Hundreds of health professionals engaged in a spirited debate Monday about the proposed sale of a nonprofit Lynwood hospital to a for-profit hospital company in Ontario. According to the story in the Los Angeles Times, St. Francis Medical Center is one of six struggling Roman Catholic nonprofit hospitals that Prime Healthcare Services has agreed to buy for about $843 million in cash and assumed liabilities.

Because Prime Healthcare intends to convert the Daughters of Charity hospitals to for-profit status, the sale requires the approval of California Atty. Gen. Kamala D. Harris. Harris’ staff hosted a public hearing Monday in Lynwood to hear public feedback about the proposed sale of St. Francis. The hearing is one of six scheduled for this week in Southern and Northern California. Harris is expected to make a decision about the sale by early February.

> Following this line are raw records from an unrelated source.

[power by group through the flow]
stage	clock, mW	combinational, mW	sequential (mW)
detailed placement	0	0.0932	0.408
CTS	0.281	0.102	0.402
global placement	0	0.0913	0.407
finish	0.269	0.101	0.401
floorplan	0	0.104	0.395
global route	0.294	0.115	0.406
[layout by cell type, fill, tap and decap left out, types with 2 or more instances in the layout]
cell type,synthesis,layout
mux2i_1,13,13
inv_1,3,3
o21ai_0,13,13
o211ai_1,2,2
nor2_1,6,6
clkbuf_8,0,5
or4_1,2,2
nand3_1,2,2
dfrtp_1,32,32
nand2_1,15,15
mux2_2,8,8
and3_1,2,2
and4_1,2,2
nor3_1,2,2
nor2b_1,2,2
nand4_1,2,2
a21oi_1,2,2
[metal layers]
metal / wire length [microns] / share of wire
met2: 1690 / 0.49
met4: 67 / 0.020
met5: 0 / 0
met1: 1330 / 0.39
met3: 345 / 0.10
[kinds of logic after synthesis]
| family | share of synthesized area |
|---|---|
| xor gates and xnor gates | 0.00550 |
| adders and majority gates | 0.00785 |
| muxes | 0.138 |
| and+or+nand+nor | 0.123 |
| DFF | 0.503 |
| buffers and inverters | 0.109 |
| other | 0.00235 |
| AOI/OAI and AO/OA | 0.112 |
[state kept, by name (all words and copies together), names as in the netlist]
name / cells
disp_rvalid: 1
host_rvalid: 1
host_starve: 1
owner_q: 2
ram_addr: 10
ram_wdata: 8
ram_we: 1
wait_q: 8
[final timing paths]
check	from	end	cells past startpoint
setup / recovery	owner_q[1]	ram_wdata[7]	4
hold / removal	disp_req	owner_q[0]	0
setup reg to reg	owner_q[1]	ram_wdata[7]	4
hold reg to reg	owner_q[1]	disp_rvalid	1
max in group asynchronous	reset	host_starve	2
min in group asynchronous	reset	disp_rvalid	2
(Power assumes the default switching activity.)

Opponents urged Harris to reject the sale, saying Prime Healthcare places too big of an emphasis on profit and the sale would diminish the services that the Catholic hospitals provided to their primarily lower-income clientele. They also noted that the Justice Department is investigating Prime for alleged billing fraud.

Supporters of the sale note Prime’s history of rescuing struggling hospitals by reducing costs and increasing revenues, largely through tough negotiations with insurers. Prime owns 29 hospitals in California and eight other states.

Prime Healthcare Chief Executive Dr. Prem Reddy has vowed to keep the hospitals open for at least five years and retain all services, including emergency rooms. He also said he would continue to provide care to patients who are unable to pay for services.

Dr. Clayton Kazan, head of emergency care at St. Francis, was one of several of the hospital’s doctors who advocated the sale to Prime at Monday’s hearing. “Prime represents our lifeline,” he said. “Having never closed a hospital and never closed an emergency department, Prime represents our best hope.”

Scott Byington, president of the St. Francis Registered Nurses Assn., said he thinks that Prime will reduce services provided to those people unable to pay. “These patients will not be able to go to that hospital because it’s a for-profit institution,” he said.

Opponents of the sale wore blue T-shirts that said, “There is an alternative,” a reference to a competing offer to buy the hospitals from private equity firm Blue Wolf Capital.

Robert Issai, chief executive of Daughters of Charity, said the six Catholic hospitals probably would be forced into bankruptcy if Harris rejects the sale. Blue Wolf’s offer was not feasible because the firm offered to manage the hospitals without promising to buy them, he said. “It was crystal clear that Prime was the best choice.”

An independent consultant who reviewed the proposed sale for Harris had recommended that Prime be required to keep the hospitals open for at least 10 years. Reddy said that he would agree.

In addition to St. Francis, the Daughters of Charity hospitals include: St. Vincent Medical Center near in downtown Los Angeles, O’Connor Hospital in San Jose, Saint Louise Regional Hospital in Gilroy, Seton Medical Center in Daly City and Seton Coastside Medical Center in Moss Beach, north of Half Moon Bay.